A limitation of utilizing this non-IFRS measure is that the IFRS accounting effects of the non-recurring items do in fact reflect the underlying financial results of Carmanah’s business and these effects should not be ignored in evaluating and analyzing Carmanah’s financial results. Therefore, management believes that Carmanah’s IFRS measures of net loss and the same respective non-IFRS measure should be considered together.  

Non-IFRS measures do not have any standardized meaning prescribed by IFRS and are therefore unlikely to be comparable to similar measures presented by other companies. One such non-IFRS measure used for assessing financial performance is EBITDA, defined as net income before interest, income taxes, amortization, and non-cash stock based compensation.   The other non-IFRS measure used is Adjusted EBITDA, which adjusts EBITDA for unusual or non-operating items such as merger and acquisition costs, restructuring charges, asset write offs, and foreign exchange gains and losses.   

About Carmanah Technologies Corporation

Headquartered in Victoria, British Columbia, Carmanah produces a portfolio of products focused on energy optimized LED and solar technologies. We design, develop and distribute energy efficient LED solutions for infrastructure including: signaling systems for the marine aids to navigation, airfield ground lighting, offshore wind marking, aviation obstruction and traffic markets.  Carmanah’s product portfolio also includes industrial and commercial solar powered outdoor LED lighting systems, and solar on and off-grid power generation systems.  Since 1996, we have earned a global reputation for delivering strong and effective products for industrial applications that perform reliably in some of the world’s harshest environments. Our LED and solar power systems provide durable, dependable, efficient and cost-effective solutions which have been deployed in over 400,000 installations in 110 countries. The Carmanah brand portfolio includes Go Power! and recently acquired companies, Sol and Sabik.

Carmanah Technologies Corporation:
Evan Brown, (250) 380-0052
Chief Financial Officer/Corporate Secretary

This release may contain forward-looking statements.
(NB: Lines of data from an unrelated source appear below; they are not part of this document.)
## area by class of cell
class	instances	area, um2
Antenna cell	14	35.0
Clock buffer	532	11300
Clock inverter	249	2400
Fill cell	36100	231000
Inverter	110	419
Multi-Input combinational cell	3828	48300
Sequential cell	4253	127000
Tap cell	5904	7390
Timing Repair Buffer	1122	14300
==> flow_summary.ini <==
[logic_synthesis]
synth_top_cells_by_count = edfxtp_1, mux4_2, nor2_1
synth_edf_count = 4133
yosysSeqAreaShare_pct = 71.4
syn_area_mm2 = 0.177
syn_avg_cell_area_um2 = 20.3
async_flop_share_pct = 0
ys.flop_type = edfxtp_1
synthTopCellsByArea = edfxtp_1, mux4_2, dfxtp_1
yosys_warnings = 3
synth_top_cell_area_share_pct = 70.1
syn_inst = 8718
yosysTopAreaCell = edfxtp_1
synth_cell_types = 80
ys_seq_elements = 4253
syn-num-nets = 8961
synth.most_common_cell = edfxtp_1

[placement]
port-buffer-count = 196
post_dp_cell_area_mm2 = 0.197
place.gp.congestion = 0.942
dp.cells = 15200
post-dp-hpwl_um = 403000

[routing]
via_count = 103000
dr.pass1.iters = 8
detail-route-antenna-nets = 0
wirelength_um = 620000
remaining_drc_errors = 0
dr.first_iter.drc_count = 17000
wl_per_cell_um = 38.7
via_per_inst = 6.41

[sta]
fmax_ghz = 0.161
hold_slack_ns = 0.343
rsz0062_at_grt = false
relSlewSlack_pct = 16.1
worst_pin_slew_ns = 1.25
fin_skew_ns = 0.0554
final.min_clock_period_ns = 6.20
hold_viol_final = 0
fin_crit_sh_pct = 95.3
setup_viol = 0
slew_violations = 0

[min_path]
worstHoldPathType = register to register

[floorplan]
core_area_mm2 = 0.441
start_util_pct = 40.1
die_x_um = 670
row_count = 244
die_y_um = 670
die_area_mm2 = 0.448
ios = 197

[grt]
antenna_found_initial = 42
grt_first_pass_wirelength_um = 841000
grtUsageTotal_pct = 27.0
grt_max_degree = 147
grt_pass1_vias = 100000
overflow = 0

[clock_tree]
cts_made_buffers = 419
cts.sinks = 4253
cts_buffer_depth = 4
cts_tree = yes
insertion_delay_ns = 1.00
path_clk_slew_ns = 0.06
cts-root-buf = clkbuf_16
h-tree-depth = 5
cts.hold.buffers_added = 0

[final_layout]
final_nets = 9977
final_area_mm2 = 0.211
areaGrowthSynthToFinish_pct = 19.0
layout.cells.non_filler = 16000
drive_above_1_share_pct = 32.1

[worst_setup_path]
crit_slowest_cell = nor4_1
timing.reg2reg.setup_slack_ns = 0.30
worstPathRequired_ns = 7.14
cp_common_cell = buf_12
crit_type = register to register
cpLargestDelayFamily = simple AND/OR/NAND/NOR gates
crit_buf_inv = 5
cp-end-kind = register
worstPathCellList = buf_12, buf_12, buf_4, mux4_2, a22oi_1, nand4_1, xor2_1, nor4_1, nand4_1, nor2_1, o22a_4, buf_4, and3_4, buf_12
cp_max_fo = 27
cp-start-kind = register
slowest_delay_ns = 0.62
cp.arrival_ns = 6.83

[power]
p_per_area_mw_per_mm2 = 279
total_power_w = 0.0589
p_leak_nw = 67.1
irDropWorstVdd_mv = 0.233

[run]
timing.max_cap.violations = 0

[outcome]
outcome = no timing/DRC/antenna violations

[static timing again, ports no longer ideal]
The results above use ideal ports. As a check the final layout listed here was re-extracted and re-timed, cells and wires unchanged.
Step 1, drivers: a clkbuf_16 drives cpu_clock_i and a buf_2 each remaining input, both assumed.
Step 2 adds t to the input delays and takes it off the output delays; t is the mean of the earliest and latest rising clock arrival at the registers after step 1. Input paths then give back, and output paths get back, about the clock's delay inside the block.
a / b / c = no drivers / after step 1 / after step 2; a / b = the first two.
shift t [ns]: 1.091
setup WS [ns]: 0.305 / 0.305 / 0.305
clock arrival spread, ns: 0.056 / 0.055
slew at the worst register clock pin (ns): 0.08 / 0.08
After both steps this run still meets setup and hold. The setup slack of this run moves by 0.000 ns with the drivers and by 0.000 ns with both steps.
Source: an optimization exercise on an open RTL-to-GDS flow (aim: small area, a short achievable clock period and few clock cycles per item). Production flows keep margins and buffers that such runs may drop.
At most, simulation tests tie the RTL to the original design; equivalence was not proved.
No activity file was given, so power comes from the tool's default toggle rates.

Setup of job 2729:
==> flow/design.v (excerpt) <==
module icache_top #(
	parameter int OFFSET_W = icache_pkg::OFFSET_W,
	parameter int INDEX_W  = icache_pkg::INDEX_W,
	parameter int TAG_W    = icache_pkg::ADDR_W - INDEX_W - OFFSET_W
) (
	input  logic                  clock_i,
	input  logic                  rst_n_i,
	input  logic                  fetch_i,
	input  icache_pkg::addr_t     fetch_addr_i,
	input  logic                  flush_i,
	output logic                  instr_valid_o,
	output icache_pkg::word_t     instr_o,
	output icache_pkg::addr_t     instr_addr_o,
	output logic                  miss_o,
	output logic                  mem_req_o,
	output icache_pkg::addr_t     mem_line_addr_o,
	input  logic                  mem_rvalid_i,
	input  icache_pkg::word_t     mem_rdata_i
);
	localparam int CAP = 31;
	localparam int LOW = 4;
	logic [4:0]     n_q;      
	logic           busy_q;   
	logic           lm_q;     
	logic           miss_q;
	logic           rdy_q;    
	logic           ireq_q;   
	logic           ereq_q;   
	logic [29:0]    h_q;      
	logic [1:0]     wc_q;     
	logic [4:0]     el_q;     
	logic           c_q;      
	logic           seq;
	logic           nz;
	logic           acc;
	logic           last;
	logic           start;
	logic           cont;
	logic           deliver;
	logic           endw;
	logic           req;
	logic           lost;
	logic           fall;
	logic           clr;
	logic [29:0]    h_inc;
	logic [4:0]     n_d;
	logic           busy_d;
	logic           lm_d;
	logic [29:0]    h_d;
	logic [1:0]     wc_d;
	logic           m_d;
	logic           wrap_d;
	logic           v0_d;
	logic           rdy_d;
  ...
clock: 4.0 ns
lec_check: 0
cap_margin: 20
core_margin: 2
core_utilization: 60
setup_slack_margin: 1.5
slew_margin: 20
synth_hierarchical: 1
synth_minimum_keep_size: 0
standard.sh (not shown) runs the stock make flow with config.mk's settings and CLKGATE_MAP_FILE= SYNTH_SCRIPT=/design/flow/synth_recipe.tcl, a recipe that flattens the netlist after the stock synthesis.
==> flow/flow/run.sh <==
#!/bin/bash
# own flow: the standard layout, with port buffers of a plain buffer cell
set -o pipefail
cp standard.sh standard.sh.txt 2>/dev/null
cp config.mk config.mk.txt
export BUFFER_PORTS_ARGS="-buffer_cell sky130_fd_sc_hd__buf_1"
export ADDER_MAP_FILE=
bash standard.sh > standard.log 2>&1
Having completed the whole flow, job 2729 delivered a layout that passed the timing, DRC and antenna checks.
Testbench counts of job 2729, summed over its fixed seeds: cycles 71,895, items 32,000.
Changes in job 9449 relative to job 2729:
Settings: swapping 1.5 for 1.9 in SETUP_SLACK_MARGIN.
Findings:
- The proportion of cell area occupied by registers in job 9449 sits 1.0 points below the value recorded for job 2729.
- Mapped cell area: job 2729 vs job 9449 — no meaningful difference
- A last element of the critical path of instr_valid_o is what job 2729 shows, while mem_line_addr_o[7] belongs to job 9449.
- Final-layout non-clock buffer area share: job 2729 and job 9449 compared, higher one is job 9449
- Higher proportion of power drawn by the clock network among job 2729 and job 9449: job 2729
- Between job 9449 and job 2729, the overall power of the completed layout figures differ only marginally.
Background: an optimization exercise with open tools, aiming at a short achievable clock period and few clock cycles per item. Do not read the settings as production practice. Function was checked by simulation only, so behaviour that the tests miss may differ from the original.

File: flow/design.v
package mr_ctl_pkg;
    typedef struct packed {
        logic [3-1:0]      chnl;
        logic [5-1:0] local_tag;
    } mr_tag_fields_t;
    typedef union packed {
        logic [8-1:0] flat;
        mr_tag_fields_t         f;
    } mr_tag_u;
    localparam int CHNL_SQ      = 0;
    localparam int CHNL_RQ      = 1;
    localparam int CHNL_TX_REQ  = 2;
    localparam int CHNL_RX_REQ  = 3;
    localparam int CHNL_RX_RESP = 4;
endpackage
`timescale 1ns/100ps
module mr_req_sched (
    input  logic                                                clk,
    input  logic                                                rst,
    input  logic [5-1:0]                             req_valid,
    input  logic [5-1:0][8-1:0]            req_qpn,
    input  logic [5-1:0][4-1:0]            req_key,
    input  logic [5-1:0][32-1:0]       req_offset,
    output logic [5-1:0]                             req_ready,
    output logic                                                issue_valid,
    output mr_ctl_pkg::mr_tag_u                                 issue_tag,
    output logic [4-1:0]                              issue_key,
    output logic [32-1:0]                         issue_offset,
    input  logic                                                issue_ready,
    output logic                                                tbl_wr_en,
    output logic [8-1:0]                              tbl_wr_tag,
    output logic [8-1:0]                              tbl_wr_qpn,
    input  logic                                                release_valid,
    input  logic [3-1:0]                             release_chnl
);
    localparam int NCH = 5;
    localparam int CL  = 3;
    localparam int LTL = 5;
    logic [CL-1:0]            rr_ptr;
    logic [NCH-1:0][LTL-1:0]  tag_cnt;
    logic [NCH-1:0][LTL:0]    out_cnt;
    logic                     issue_free;
    logic                     grant_found;
    logic [CL-1:0]            grant_chnl;
    logic [NCH-1:0]           dec_vec;
    mr_ctl_pkg::mr_tag_u      new_tag;
    assign issue_free = !issue_valid || issue_ready;
    always_comb begin
        int idx;
        grant_found = 1'b0;
        grant_chnl  = '0;
        for (int i = 0; i < NCH; i++) begin
            idx = (int'(rr_ptr) + i) % NCH;
            if (issue_free && !grant_found && req_valid[idx] &&
                int'(out_cnt[idx]) < (1 << LTL)) begin
                grant_found = 1'b1;
                grant_chnl  = CL'(idx);
            end
        end
    end
    assign req_ready = grant_found ? (NCH'(1) << grant_chnl) : '0;
    assign dec_vec   = release_valid ? (NCH'(1) << release_chnl) : '0;
    always_comb begin
        new_tag.f.chnl      = grant_chnl;
        new_tag.f.local_tag = tag_cnt[grant_chnl];
    end
    assign tbl_wr_en  = grant_found;
    assign tbl_wr_tag = new_tag.flat;
    assign tbl_wr_qpn = req_qpn[grant_chnl];
    always_ff @(posedge clk or posedge rst) begin
        if (rst) begin
            rr_ptr      <= '0;
            tag_cnt     <= '0;
            out_cnt     <= '0;
            issue_valid <= 1'b0;
        end else begin
            if (grant_found) begin
                rr_ptr              <= (grant_chnl == CL'(NCH - 1)) ? '0 : grant_chnl + 1'b1;
                tag_cnt[grant_chnl] <= tag_cnt[grant_chnl] + 1'b1;
                issue_valid         <= 1'b1;
            end else if (issue_ready) begin
                issue_valid <= 1'b0;
            end
            for (int c = 0; c < NCH; c++) begin
                if (req_ready[c] && !dec_vec[c]) begin
                    out_cnt[c] <= out_cnt[c] + 1'b1;
                end else if (dec_vec[c] && !req_ready[c]) begin
                    out_cnt[c] <= out_cnt[c] - 1'b1;
                end
            end
        end
    end
    always_ff @(posedge clk) begin
        if (grant_found) begin
            issue_tag    <= new_tag;
            issue_key    <= req_key[grant_chnl];
            issue_offset <= req_offset[grant_chnl];
        end
    end
endmodule
`timescale 1ns/100ps
module tag_qpn_table (
    input  logic                     clk,
    input  logic                     rst,
    input  logic                     wr_en,
    input  logic [8-1:0]   wr_tag,
    input  logic [8-1:0]   wr_qpn,
    input  logic [8-1:0]   rd_tag,
    input  logic                     rd_done,
    output logic [8-1:0]   rd_qpn
);
    localparam int DEPTH = 1 << 8;
    logic [DEPTH-1:0][8-1:0] qpn_mem;
    logic [DEPTH-1:0]                  busy;
    always_ff @(posedge clk or posedge rst) begin
        if (rst) begin
            qpn_mem <= '0;
            busy    <= '0;
        end else begin
            if (rd_done) begin
                busy[rd_tag] <= 1'b0;
            end
            if (wr_en) begin
                qpn_mem[wr_tag] <= wr_qpn;
                busy[wr_tag]    <= 1'b1;
            end
        end
    end
    assign rd_qpn = qpn_mem[rd_tag];
endmodule
This is an optimization exercise on Yosys and OpenROAD, whose aim is small area, a short achievable clock period and few clock cycles, not a production implementation.
At most, simulation tests tie the RTL to the original design; equivalence was not proved.
For runs 1 to 4, only the layout was checked, not whether the RTL still works.
Power and IR drop assume default switching activity.

==> design/flow/design.v <==
package fmap_pkg;
    localparam int PIXEL_W    = 16;
    localparam int MAP_W      = 16;
    localparam int SEG_PIXELS = 16;   
    localparam int MEM_ADDR_W = 32;
    localparam int MEM_DATA_W = 32;
    localparam int PX_ADDR_W  = 20;
    localparam int LEN_W      = 4;    
    typedef logic [PIXEL_W-1:0]    pixel_t;
    typedef logic [MEM_DATA_W-1:0] mem_word_t;
    typedef logic [MEM_ADDR_W-1:0] mem_addr_t;
    typedef logic [PX_ADDR_W-1:0]  px_addr_t;
    typedef logic [MAP_W-1:0]      sparsity_map_t;
    typedef logic [4:0] pop_count_t;
    typedef logic [8:0] dim_t;
    typedef logic [9:0] fmap_cnt_t;
endpackage
`timescale 1ns/100ps
module sparse_fmap_loader (
    input  logic                         clk,
    input  logic                         rst_n,
    input  logic                         start,
    input  fmap_pkg::mem_addr_t          cfg_read_addr,
    input  fmap_pkg::dim_t               cfg_width,
    input  fmap_pkg::dim_t               cfg_height,
    input  fmap_pkg::fmap_cnt_t          cfg_num_fmap,
    output logic                         mem_req,
    output fmap_pkg::mem_addr_t          mem_addr,
    output logic [fmap_pkg::LEN_W-1:0]   mem_len,
    input  logic                         mem_grant,
    input  fmap_pkg::mem_word_t          mem_din,
    input  logic                         mem_vld,
    input  logic                         mem_fin,
    output logic                         px_req,
    input  logic                         px_grant,
    output fmap_pkg::px_addr_t           px_addr,
    output logic                         px_wr_vld,
    output fmap_pkg::pixel_t             px_dout,
    output logic                         track_write,
    output fmap_pkg::px_addr_t           track_din,
    output logic                         busy,
    output logic                         done
);
    logic [4:0] cseg_m1;    
    logic [9:0] cfm_m1;     
    logic [4:0] fcol;       
    logic [9:0] ffm;        
    logic [8:0] frow;       
    logic       f_last_row;
    logic       f_last_frame;
    assign f_last_row   = (fcol == 5'd0) && (ffm == 10'd0);
    assign f_last_frame = f_last_row && (frow == 9'd0);
    typedef enum logic [2:0] {I_IDLE, I_MAP, I_MWAIT, I_PIX, I_SLOT} istate_t;
    istate_t istate;
    logic    accept;
    logic    map_acc;
    logic    map_in;     
    logic    map_zero;   
    logic        n_valid;    
    logic        n_have;     
    logic        n_wv;       
    logic        n_ready;    
    logic        n_lr;       
    logic        n_lf;       
    logic [15:0] n_map;
    logic [4:0]  n_w;
    logic [3:0]  n_len;
    logic        ret_pix;
    logic [31:0] wbuf [8];
    logic [7:0]  wq;         
    logic [7:0]  pq;         
    logic        hq;         
    logic [7:0]  pq_rot;
    logic        step_bit;
    logic        step_en;
    logic [11:0] nib;        
    logic        map_in_q;
    logic [3:0]  freec;
    logic        wr;
    logic        adv;
    typedef enum logic [1:0] {B_EMPTY, B_REQ, B_BURST} bstate_t;
    bstate_t     bstate;
    logic        bursting;
    logic [15:0] b_map;      
    logic        b_lr;
    logic        b_lf;
    logic [3:0]  beat;
    logic        half;       
    logic [4:0]  zleft;      
    logic        bit_set;
    logic        bit_d;
    logic        last_beat;  
    logic        b_load;
    logic        move;
    logic        half_n;
    logic        can_pix;
    logic [15:0] seg_cnt;    
    logic [15:0] px_d;
    function automatic logic [2:0] ones4(input logic [3:0] n);
        ones4 = 3'(n[0]) + 3'(n[1]) + 3'(n[2]) + 3'(n[3]);
    endfunction
    assign n_len     = 4'((n_w + 5'd1) >> 1);
    assign accept    = mem_req && mem_grant;
    assign map_in    = mem_vld && !ret_pix;
    assign map_zero  = (mem_din[31:16] == 16'h0000);
    assign map_acc   = accept && (istate == I_MAP);
    assign wr        = mem_vld && ret_pix;
    assign bursting  = (bstate == B_BURST);
    assign bit_set   = b_map[15];
    assign b_load    = (bstate == B_EMPTY) || last_beat;
    assign move      = (n_ready || (wr && mem_fin)) && ((bstate == B_EMPTY) || last_beat);
    assign half_n = bit_set ? ~half : half;
    assign adv    = bursting && ((bit_set && half) || (last_beat && half_n));
    assign bit_d  = bursting ? b_map[14] : b_map[15];
    assign pq_rot = {pq[6:0], pq[7]};
    assign step_en  = bursting || ((bstate == B_REQ) && px_grant);
    assign step_bit = bursting ? b_map[14] : b_map[15];
    assign can_pix = ({1'b0, n_len} <= freec) ||
                     (bursting && ({1'b0, zleft} + {2'b00, n_len} <= {1'b0, freec, half} + 6'd2));
    always_comb begin
        px_d = 16'h0000;
        for (int i = 0; i < 8; i++) begin
            px_d = px_d | ({16{bit_d && pq[i] && !hq}} & wbuf[i][15:0])
                        | ({16{bit_d && pq[i] &&  hq}} & wbuf[i][31:16]);
        end
    end
    assign px_wr_vld = bursting;
    assign px_addr   = {seg_cnt, 4'b0000};
    assign track_din = {seg_cnt, 4'b0000};
    always_ff @(posedge clk) begin
        for (int i = 0; i < 8; i++) begin
            if (wr && wq[i]) wbuf[i] <= mem_din;
        end
        px_dout <= px_d;
        nib     <= {ones4(mem_din[31:28]), ones4(mem_din[27:24]),
                    ones4(mem_din[23:20]), ones4(mem_din[19:16])};
        if (map_in_q) n_w <= 5'({2'b00, nib[11:9]} + {2'b00, nib[8:6]}) +
                             5'({2'b00, nib[5:3]}  + {2'b00, nib[2:0]});
    end
    always_ff @(posedge clk) begin
        if (start) begin
            cseg_m1 <= 5'((cfg_width - 9'd1) >> 4);
            cfm_m1  <= cfg_num_fmap - 10'd1;
        end
        if (start) begin
            fcol <= 5'((cfg_width - 9'd1) >> 4);
            ffm  <= cfg_num_fmap - 10'd1;
            frow <= cfg_height - 9'd1;
        end else if (map_acc) begin
            if (fcol != 5'd0) begin
                fcol <= fcol - 5'd1;
            end else begin
                fcol <= cseg_m1;
                if (ffm != 10'd0) begin
                    ffm <= ffm - 10'd1;
                end else begin
                    ffm  <= cfm_m1;
                    frow <= frow - 9'd1;
                end
            end
        end
        if (map_acc) begin
            n_lr <= f_last_row;
            n_lf <= f_last_frame;
        end
    end
    always_ff @(posedge clk or negedge rst_n) begin
        if (!rst_n) begin
            istate  <= I_IDLE;
            mem_req <= 1'b0;
        end else begin
            case (istate)
                I_IDLE: if (start) begin
                    mem_req <= 1'b1;
                    istate  <= I_MAP;
                end
                I_MAP: if (mem_grant) begin
                    mem_req <= 1'b0;
                    istate  <= I_MWAIT;
                end
                I_MWAIT: if (n_ready) begin
                    istate <= n_lf ? I_IDLE : I_SLOT;
                end else if (n_wv && can_pix) begin
                    mem_req <= 1'b1;
                    istate  <= I_PIX;
                end
                I_PIX: if (mem_grant) begin
                    mem_req <= 1'b0;
                    istate  <= n_lf ? I_IDLE : I_SLOT;
                end
                I_SLOT: if (!n_valid || move) begin
                    mem_req <= 1'b1;
                    istate  <= I_MAP;
                end
                default: istate <= I_IDLE;
            endcase
        end
    end
    always_ff @(posedge clk) begin
        if (start && (istate == I_IDLE)) begin
            mem_addr <= cfg_read_addr;
        end else if (accept) begin
            mem_addr <= mem_addr + {26'd0, mem_len, 2'b00};
        end
        if (istate == I_MWAIT) mem_len <= n_len;
        else if (istate != I_PIX) mem_len <= 4'd1;
    end
    always_ff @(posedge clk or negedge rst_n) begin
        if (!rst_n) begin
            n_valid <= 1'b0;
            n_have  <= 1'b0;
            n_wv    <= 1'b0;
            n_ready <= 1'b0;
            ret_pix <= 1'b0;
            map_in_q <= 1'b0;
        end else begin
            map_in_q <= map_in;
            n_wv     <= (map_in_q || n_wv) && !move;
            if (map_acc) n_valid <= 1'b1;
            if (mem_vld) begin
                if (!ret_pix) begin
                    n_have  <= 1'b1;
                    n_ready <= map_zero;
                    ret_pix <= !map_zero;
                end else if (mem_fin) begin
                    n_ready <= 1'b1;
                    ret_pix <= 1'b0;
                end
            end
            if (move) begin
                n_valid <= 1'b0;
                n_have  <= 1'b0;
                n_ready <= 1'b0;
            end
        end
    end
    always_ff @(posedge clk) begin
        if (map_in) n_map <= mem_din[31:16];
    end
    always_ff @(posedge clk or negedge rst_n) begin
        if (!rst_n) begin
            wq    <= 8'd1;
            pq    <= 8'd1;
            hq    <= 1'b0;
            half  <= 1'b0;
            freec <= 4'd8;
        end else begin
            if (wr) wq <= {wq[6:0], wq[7]};
            if (last_beat) begin
                if (hq) pq <= pq_rot;
                hq <= 1'b0;
            end else if (step_en && step_bit) begin
                if (hq) pq <= pq_rot;
                hq <= !hq;
            end
            if (bursting) half <= half_n && !last_beat;
            freec <= freec - 4'(wr) + 4'(adv);
        end
    end
    always_ff @(posedge clk) begin
        if (start) seg_cnt <= '0;
        else if (last_beat) seg_cnt <= seg_cnt + 16'd1;
        if (b_load) zleft <= 5'd16 - n_w;
        else if (bursting && !bit_set) zleft <= zleft - 5'd1;
        if (b_load) begin
            b_map <= n_map;
            b_lr  <= n_lr;
            b_lf  <= n_lf;
        end else if (bursting) begin
            b_map <= {b_map[14:0], 1'b1};
        end
    end
    always_ff @(posedge clk or negedge rst_n) begin
        if (!rst_n) begin
            bstate      <= B_EMPTY;
            px_req      <= 1'b0;
            beat        <= '0;
            last_beat   <= 1'b0;
            track_write <= 1'b0;
            done        <= 1'b0;
            busy        <= 1'b0;
        end else begin
            track_write <= last_beat && b_lr;
            done        <= last_beat && b_lf;
            if (start) busy <= 1'b1;
            else if (done) busy <= 1'b0;
            if (bursting) beat <= beat + 4'd1;
            last_beat <= bursting && (beat == 4'd14);
            case (bstate)
                B_REQ: if (px_grant) begin
                    px_req <= 1'b0;
                    bstate <= B_BURST;
                end
                B_BURST: if (last_beat) bstate <= B_EMPTY;
                default: ;
            endcase
            if (move) begin
                bstate <= B_REQ;
                px_req <= 1'b1;
            end
        end
    end
endmodule
==> design/flow/run.sh <==
#!/bin/bash
# synth_recipe.tcl (not shown) runs the flow's synth.tcl, then flattens the netlist and writes it again
# the make line also repeats each setting of config.mk as NAME=value (left out here)
make -C /OpenROAD-flow-scripts/flow DESIGN_CONFIG=/design/flow/config.mk WORK_HOME=/design/flow/orfs CLKGATE_MAP_FILE= SYNTH_SCRIPT=/design/flow/synth_recipe.tcl finish
==> design/flow/config.mk <==
export PLATFORM = sky130hd
export DESIGN_NAME = sparse_fmap_loader
export DESIGN_NICKNAME = sparse_fmap_loader
export VERILOG_FILES = /design/flow/design.v
export SDC_FILE = /design/flow/constraint.sdc
export NUM_CORES = 4
export LEC_CHECK = 0
export CAP_MARGIN = 20
export CORE_MARGIN = 2
export CORE_UTILIZATION = 40
export SETUP_SLACK_MARGIN = 2.5
export SLEW_MARGIN = 20
==> design/flow/constraint.sdc <==
create_clock -name core_clock -period 5.5 [get_ports {clk}]
set_input_delay 1.1000 -clock core_clock [delete_from_list [all_inputs] [get_ports {clk}]]
set_output_delay 1.1000 -clock core_clock [all_outputs]
set_load 0.01 [all_outputs]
Often, but not always, forward-looking statements can be identified by the use of words such as “expects,” “plans,” “estimates,” “intends,” “believes,” “could,” “might,” “will” or variations of such words and phrases. Forward-looking statements involve known and unknown risks, uncertainties, and other factors which may cause the actual results, performance, or achievements of Carmanah or Sabik to be materially different from any future results, performance, or achievements expressed or implied by the forward-looking statements. Such factors include, but are not limited to: our ability to become a worldwide leader in the marine aids to navigation industry, the potential growth of the off shore wind safety market or our ability to participate in any growth and other general uncertainties that may impact actual outcomes. These forward-looking statements are based on management’s current expectations and beliefs but given the uncertainties, assumptions and risks, readers are cautioned not to place undue reliance on such forward-looking statements or information. Carmanah disclaims any obligation to update, or to publicly announce, any such statements, events or developments except as required by law.

 For additional information on these risks and uncertainties, see Carmanah’s most recently filed Annual Information Form (AIF) and Annual MD&A, which are available on SEDAR at and on the Company’s website at The risk factors identified in Carmanah’s AIF and MD&A are not intended to represent a complete list of factors that could affect Carmanah.